My son suggested to me that I expend some of my influence and use some of the opportunities I have to further the cause of church music.  Tales reach us of choral foundations in reduced circumstances and even threatened with closure.  Some of the discussion of diminutive weekday congregations scandalously disregards the presence of a dozen or so schoolchildren and half a dozen or so adults who congregate in their own way.    One gains the impression that the pastoral care of choirs and nurture of the children in them is done badly by the clergy.  My own father used to quarrel with the clergy – as organists do – and point out to them that most of the new growth of families and children in the church was the result of his recruitment of them, rather than any pastoral work done by the clergy.
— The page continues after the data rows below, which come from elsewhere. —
What follows belongs to an exercise in optimizing a design on an open flow for small area, a short achievable clock period and few clock cycles per item; a production flow would make more cautious choices. At most, simulation tests tie the RTL to the original design; equivalence was not proved. No activity file was given, so power comes from the tool's default toggle rates.

Setup of v32:
Design pfde_seq, start of the top module:
module pfde_seq (
    input  wire        clk,
    input  wire        rst,           
    input  wire        cmd_valid,
    output wire        cmd_ready,
    input  wire [15:0] cmd_count,     
    input  wire        in_valid,
    output reg         in_ready,
    input  wire [7:0]  in_data,
    output reg         out_valid,
    input  wire        out_ready,
    output reg  [31:0] out_id,
    output reg         done,          
    output wire        err,
    output wire [3:0]  err_code,
    output reg  [19:0] consumed
);
For scale: about 1300 cells after synthesis, roughly 170 flip-flops.
clock: 5.5 ns
lec_check: 0
cap_margin: 20
core_margin: 2
core_utilization: 40
cts_buf_list: sky130_fd_sc_hd__clkbuf_8
setup_slack_margin: 2.7
slew_margin: 20
standard.sh (not shown) runs the stock make flow with config.mk's settings and CLKGATE_MAP_FILE= SYNTH_SCRIPT=/design/flow/synth_recipe.tcl, a recipe that flattens the netlist after the stock synthesis.
==> flow/flow/run.sh <==
#!/bin/bash
# The standard layout (the standard.sh, standard synthesis included), with
# the port buffers that global placement inserts made of the smallest buffer
# cell instead of the default clkdlybuf4s50_1. Every port still gets its own
# buffer; nothing else changes. ORFS's step logs stay under orfs/logs/.
set -euo pipefail
export BUFFER_PORTS_ARGS="-buffer_cell sky130_fd_sc_hd__buf_1"
bash standard.sh > standard.log 2>&1
v32 finished end to end and its layout was clean on timing, DRC and antenna.
Testbench counts of v32, summed over its fixed seeds: cycles 120,404, items 81,405.
[inputs] v47 vs v32
Settings: setting TNS_END_PERCENT to 10 for the first time; setting GPL_ROUTABILITY_DRIVEN to 0 for the first time; changing SETUP_SLACK_MARGIN from 2.7 to 2.3.
## What came out
- Every run (v47 and v32) finished clean.
- Post-layout utilization of the core: lower on v47
- The placed cell area in v47 sits about 1% below the value recorded for v32.
- Comparing total wire length for v47 and v32, the bigger number came from v32.
- Relative to v32, the final cell area reported for v47 is lower.
- Peak fanout along the critical path, v47 and v32: larger value in v47
- Wire length of the first global-routing pass is higher on v32
- Lower hold slack goes to v47 over v32.
- Cmp v47 and v32 / global-route usage / lower: v47
- In the flow results for v47 and v32, the logic depth of the worst path, buffers included is larger on v32.
Input-level comparison between v43 and v47:
Settings: swapping 2.3 for 2.45 in SETUP_SLACK_MARGIN; clearing GPL_ROUTABILITY_DRIVEN, which used to be 0; swapping 40 for 55 in CORE_UTILIZATION.
--- outcome ---
- v43 ends up with a final cell utilization of the core that is 17 points higher than in v47.
- Worst hold slack (higher): v47
- Number of buffers created by CTS: v47 vs v43 identical
- Delta (v43 minus v47): area of the core has decreased; cell area decreased 0.99%; number of clock buffers in the layout picked up an extra 2; pre-CTS setup slack went down; switching part of the total power did not really move.
- Compared with v47, in v43 final wirelength decreased about 0.8%; number of antenna violations at the first check in global routing moved up; clock skew saw an increase.
- Start point of the critical path: pz$_DFFE_PN_ -> v43, bcnt[3]$_SDFFCE_PP0P_ -> v47
Changes in v19 relative to v43:
Settings: SLEW_MARGIN changed from 20 to 10; SETUP_SLACK_MARGIN changed from 2.45 to 2.55; CORE_UTILIZATION changed from 55 to 40; CAP_MARGIN changed from 20 to 10.
v19 went all the way through synthesis, placement and routing and the layout is clean on timing, DRC and antenna.
Of v43 and v19, v43 shows the lower cell count, with v19 above it.
Between v43 and v19, the flow reports number of ordinary and repair buffers in the finished layout increasing by more than 10%.
In v19, the sum of net half-perimeters after detailed placement came out 2.2% above the value in v43.
Area after detailed placement is higher on v19
Between v43 and v19, logic gate share of total power is higher for v19, v43 comes in under that.
Taking v43 as the reference, in v19 routed metal-1 wirelength increased by about 3% relative to the old numbers, data arrival time at the worst-slack endpoint decreased by 0.13 ns relative to the old numbers.

== lane 1 ==
pfde_seq, a different RTL version from the one above (not shown whole).
Size in the first run: roughly 1300 cells after synthesis, roughly 150 flip-flops, ~12000 µm² of cells after synthesis.
clock: 5.5 ns
lec_check: 0
cap_margin: 20
core_margin: 2
core_utilization: 40
setup_slack_margin: 2.5
slew_margin: 20
run.sh (not shown) runs the stock make flow with config.mk's settings and CLKGATE_MAP_FILE= SYNTH_SCRIPT=/design/flow/synth_recipe.tcl, a recipe that flattens the netlist after the stock synthesis.
Stock flow here: none of the scripts above is used.
Here is what was changed in the inputs of lane 2 compared with lane 1.
- CORE_UTILIZATION changed from 40 to 60
Findings:
Diff lane 1 -> lane 2: wire length saw a decrease, global routing usage on met1 saw an increase, combinational power saw a decrease, full die area saw a decrease, clock share of power saw a decrease. Fraction of area in registers: lane 2 vs lane 1 up 0.51 points. When lane 2 is set beside lane 1, its path depth of the worst reg2reg path turns out to be 4 smaller.
No run of this note included a check of the RTL's function; only the layout flow was run.

## wip/harbor
The RTL this note starts from:
==> flow/design.v <==
module pfde_seq (
    input  wire        clk,
    input  wire        rst,           
    input  wire        cmd_valid,
    output wire        cmd_ready,
    input  wire [15:0] cmd_count,     
    input  wire        in_valid,
    output reg         in_ready,
    input  wire [7:0]  in_data,
    output reg         out_valid,
    input  wire        out_ready,
    output reg  [31:0] out_id,
    output reg         done,          
    output wire        err,
    output wire [3:0]  err_code,
    output reg  [19:0] consumed
);
    localparam [2:0] S_IDLE = 3'd0,
                     S_BV0  = 3'd1,    
                     S_BV1  = 3'd2,    
                     S_BV2  = 3'd3,    
                     S_HDR  = 3'd4,    
                     S_FOR  = 3'd5,    
                     S_CON  = 3'd6,    
                     S_FIN  = 3'd7;    
    reg  [2:0]  state;
    reg  [15:0] rem;        
    reg  [7:0]  bl;         
    reg         lastblk;    
    reg  [5:0]  bw;         
    reg         wide;       
    reg         st2;        
    reg  [31:0] q;          
    reg  [5:0]  bcnt;       
    reg         pv;         
    reg  [31:0] pe;         
    reg         have;       
    reg         phi;        
    reg         pz;         
    reg         pcin;       
    reg         pfin;       
    reg         bv3;        
    reg         ec3, ec2, ec1;    
    assign err_code = {ec3, ec2, ec1, ec3};
    assign err      = ec1;
    function [15:0] rev16(input [15:0] x);
        integer i;
        for (i = 0; i < 16; i = i + 1) rev16[i] = x[15 - i];
    endfunction
    function [7:0] rev8(input [7:0] x);
        integer i;
        for (i = 0; i < 8; i = i + 1) rev8[i] = x[7 - i];
    endfunction
    function [15:0] tmask(input [4:0] k);
        integer i;
        for (i = 0; i < 16; i = i + 1) tmask[i] = (k > i);
    endfunction
    wire out_free = !out_valid || out_ready;
    wire s2_go  = pv && (phi || out_free);
    wire p_free = !pv || s2_go;
    wire [4:0] klo  = wide ? 5'd16 : bw[4:0];             
    wire [4:0] khi  = bw[5] ? 5'd16 : {1'b0, bw[3:0]};    
    wire [4:0] kcur = st2 ? khi : klo;
    wire [15:0] mlo = tmask(klo);
    wire [15:0] mhi = wide ? tmask(khi) : 16'd0;
    wire more1 = (bl[7:1] != 7'd0);                       
    wire more2 = (bl[7:2] != 6'd0) || (bl[1] && bl[0]);   
    wire more3 = (bl[7:2] > 6'd1);                        
    wire rem_big = (rem[15:8] != 8'd0) || (rem[7] && (rem[6:0] != 7'd0));
    wire is_for = (state == S_FOR);
    wire is_con = (state == S_CON);
    wire [6:0] b1 = {1'b0, bw};
    wire [6:0] b2 = {bw, 1'b0};
    wire [6:0] thr   = (wide && more2) ? 7'd127 :
                       ((more1 ? b2 : b1) - (st2 ? 7'd16 : 7'd0));
    wire [6:0] thr_s = (!wide)        ? (more2 ? b2 : b1) :
                       (!st2)         ? (more2 ? 7'd127 : ((more1 ? b2 : b1) - 7'd16)) :
                                        (more3 ? 7'd127 : (more2 ? b2 : b1));
    wire con_full = (bcnt >= bw);
    wire con_full8 = ({1'b0, bcnt} + 7'd8 >= b1);
    wire con_run  = bcnt[5];
    wire con_pad  = is_con && !in_ready && !con_run;   
    wire step   = is_for && have && p_free;
    wire fin    = !wide || st2;                           
    wire cemit  = is_con && con_run && p_free;
    wire id_end = (step && fin) || cemit;
    assign cmd_ready = (state == S_IDLE);
    wire byte_in = in_valid && in_ready;
    wire [46:0] qx  = {q[30:0], 16'd0};
    wire [30:0] sh4 = bcnt[4] ? qx[46:16] : qx[30:0];
    wire [22:0] sh3 = bcnt[3] ? sh4[30:8] : sh4[22:0];
    wire [18:0] sh2 = bcnt[2] ? sh3[22:4] : sh3[18:0];
    wire [16:0] sh1 = bcnt[1] ? sh2[18:2] : sh2[16:0];
    wire [15:0] sh0 = bcnt[0] ? sh1[16:1] : sh1[15:0];
    wire [15:0] ext = rev16(sh0) & (st2 ? mhi : mlo);
    wire [31:0] addend  = pe;
    wire        add_ci  = pcin;
    wire [31:0] acc     = pz ? 32'd0 : out_id;
    wire [31:0] ag0 = acc & addend;
    wire [31:0] ap0 = acc ^ addend;
    wire [31:0] ag [0:5];
    wire [31:0] ap [0:5];
    assign ag[0] = {ag0[31:1], ag0[0] | (ap0[0] & add_ci)};
    assign ap[0] = ap0;
    genvar lv, bt;
    generate
        for (lv = 0; lv < 5; lv = lv + 1) begin : g_lv
            for (bt = 0; bt < 32; bt = bt + 1) begin : g_bt
                if (((bt >> lv) & 1) == 1) begin : g_op
                    localparam integer J = ((bt >> lv) << lv) - 1;
                    assign ag[lv+1][bt] = ag[lv][bt] | (ap[lv][bt] & ag[lv][J]);
                    assign ap[lv+1][bt] = ap[lv][bt] & ap[lv][J];
                end else begin : g_pass
                    assign ag[lv+1][bt] = ag[lv][bt];
                    assign ap[lv+1][bt] = ap[lv][bt];
                end
            end
        end
    endgenerate
    wire [31:0] sum = ap0 ^ {ag[5][30:0], add_ci};
    wire [5:0] bc_8   = bcnt + 6'd8;
    wire [5:0] bc_k   = bcnt - {1'b0, kcur};
    wire [5:0] bc_8k  = bc_8 - {1'b0, kcur};
    wire [5:0] bcnt_ns = (byte_in || con_pad) ? bc_8 : bcnt;
    wire [5:0] bcnt_s  = byte_in ? bc_8k : bc_k;
    wire [5:0] bcnt_n  = step ? bcnt_s : bcnt_ns;
    wire ir_ns = (bcnt_ns <= 6'd23) && ({1'b0, bcnt_ns} < thr);
    wire ir_s  = (bcnt_s  <= 6'd23) && ({1'b0, bcnt_s}  < thr_s);
    wire ir_for = step ? ir_s : ir_ns;
    wire st2_n  = (step && wide) ? !st2 : st2;
    wire [4:0] kcur_s = (wide && !st2) ? khi : klo;
    wire have_ns = (bcnt_ns >= {1'b0, kcur});
    wire have_s  = (bcnt_s  >= {1'b0, kcur_s});
    wire have_n  = step ? have_s : have_ns;
    wire [7:0] cmask = (con_full8 && (bw[2:0] != 3'd0)) ? ~(8'hFF << bw[2:0]) : 8'hFF;
    wire [7:0] qin   = is_con ? (in_data & cmask) : in_data;
    wire [5:0] hdr_b    = in_data[5:0];
    wire [1:0] hdr_type = in_data[7:6];
    always @(posedge clk) begin
        if (rst) begin
            state     <= S_IDLE;
            in_ready  <= 1'b0;
            out_valid <= 1'b0;
            pv        <= 1'b0;
            done      <= 1'b0;
        end else begin
            done <= 1'b0;
            if (out_valid && out_ready)
                out_valid <= 1'b0;
            if (byte_in)
                consumed <= consumed + 20'd1;
            if (s2_go) begin
                out_id <= sum;
                if (pfin)
                    out_valid <= 1'b1;
            end
            if (step || cemit) begin
                pv   <= 1'b1;
                pe   <= is_con ? {rev16(q[15:0]), rev16(q[31:16])} :
                        st2    ? {ext, 16'd0} : {16'd0, ext};
                phi  <= is_for && st2;
                pz   <= 1'b0;
                pcin <= !(is_for && st2);
                pfin <= is_con || fin;
            end else if (s2_go)
                pv <= 1'b0;
            case (state)
            S_IDLE: begin
                in_ready <= cmd_valid && (cmd_count != 16'd0);
                if (cmd_valid) begin
                    consumed <= 20'd0;
                    ec3 <= 1'b0;
                    ec2 <= 1'b0;
                    ec1 <= 1'b0;
                    rem <= cmd_count - 16'd1;
                    state <= (cmd_count == 16'd0) ? S_FIN : S_BV0;
                end
            end
            S_BV0: begin
                if (byte_in) begin
                    bv3 <= in_data[6];
                    if (in_data[7:5] == 3'b111) begin
                        ec1      <= 1'b1;     
                        in_ready <= 1'b0;
                        state    <= S_FIN;
                    end else if (!in_data[7]) begin
                        pe       <= {25'd0, in_data[6:0]};
                        pv       <= 1'b1;
                        in_ready <= (rem != 16'd0);
                        state    <= (rem == 16'd0) ? S_FIN : S_HDR;
                    end else if (!in_data[6]) begin
                        pe     <= {18'd0, in_data[5:0], 8'd0};
                        state  <= S_BV1;
                    end else begin
                        pe     <= {11'd0, in_data[4:0], 16'd0};
                        state  <= S_BV1;
                    end
                    phi  <= 1'b0;
                    pz   <= 1'b1;
                    pcin <= 1'b0;
                    pfin <= 1'b1;
                end
            end
            S_BV1: begin
                if (byte_in) begin
                    pe[7:0] <= in_data;
                    if (!bv3) begin
                        pv        <= 1'b1;
                        in_ready  <= (rem != 16'd0);
                        state     <= (rem == 16'd0) ? S_FIN : S_HDR;
                    end else
                        state <= S_BV2;
                end
            end
            S_BV2: begin
                if (byte_in) begin
                    pe[15:8]     <= in_data;
                    pv           <= 1'b1;
                    in_ready     <= (rem != 16'd0);
                    state        <= (rem == 16'd0) ? S_FIN : S_HDR;
                end
            end
            S_HDR: begin
                if (byte_in) begin
                    bw   <= hdr_b;
                    have <= (hdr_b == 6'd0);
                    wide <= (hdr_b > 6'd16);
                    st2  <= 1'b0;
                    bcnt <= 6'd0;
                    lastblk <= !rem_big;
                    if (rem_big) begin
                        bl  <= 8'd128;
                        rem <= {rem[15:7] - 9'd1, rem[6:0]};
                    end else
                        bl  <= rem[7:0];
                    in_ready <= (hdr_type == 2'd0 || hdr_type == 2'd3) &&
                                (hdr_b <= 6'd32) && (hdr_b != 6'd0);
                    if (hdr_b > 6'd32) begin
                        ec2   <= 1'b1;     
                        ec1   <= 1'b1;
                        state <= S_FIN;
                    end else if (hdr_type == 2'd3 && hdr_b != 6'd0)
                        state <= S_CON;
                    else if (hdr_type == 2'd0 || hdr_type == 2'd3)
                        state <= S_FOR;      
                    else begin
                        ec3   <= 1'b1;     
                        ec1   <= 1'b1;
                        state <= S_FIN;
                    end
                end
            end
            S_FOR, S_CON: begin
                if (byte_in || con_pad)
                    q <= {q[23:0], byte_in ? rev8(qin) : 8'd0};
                bcnt <= bcnt_n;
                st2  <= st2_n;
                have <= have_n;
                in_ready <= is_for ? ir_for : (byte_in ? !con_full8 : !con_full);
                if (id_end) begin
                    bl <= bl - 8'd1;
                    if (!more1) begin
                        in_ready <= !lastblk;
                        state    <= lastblk ? S_FIN : S_HDR;
                    end
                end
            end
            default: begin  
                in_ready <= 1'b0;
                if (!pv && out_free) begin
                    done  <= 1'b1;
                    state <= S_IDLE;
                end
            end
            endcase
        end
    end
endmodule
Any reference to family history must include my mother’s side.  She came from Baptist stock, and my grandparents and she spent many Saturdays singing in performances of Messiah, Elijah, The Crucifixion and the rest, in the chapels in neighbouring towns and villages.  It was how non-conformist society flourished and I had further cause to reflect on that, when I conducted the Nottingham Harmonic Chorus in Nottingham Albert Hall, still the meeting place of the Central Methodist Mission.   It was not until we moved to the new Royal Concert Hall that the umbilical cord which united us to the nonconformist tradition was cut.

Throughout my teenage years what drew me in most was the mystery of Catholicism.  I cannot now remember which Viennese Mass it was that the Nottingham Bach Society were singing that evening in St Mary’s in the Lacemarket in Nottingham but I vividly recall the thrill of hearing the Latin of the Creed.  Music might be the bicycle of the liturgy, as the late Thurston Dart used to say, but, even outside the liturgy, music speaks of the transcendent God.  That early memory – maybe 1963 – resonates with the experience of conducting the Monteverdi Vespers in the former chapel at Kelham.  It was so evocative that even the wall in the apse seemed to yield up a crucifix, formed of damp patches in the plaster.

It is chilling to think how many now grow up without the knowledge of the Bible stories, the customs, the hymns, the festivals, the prayers, and the seasons.  This is the Church in retreat at least as much as it is the Secular West advancing.  I think I should devote more of my energy in the years remaining to the cause of the Choral Tradition.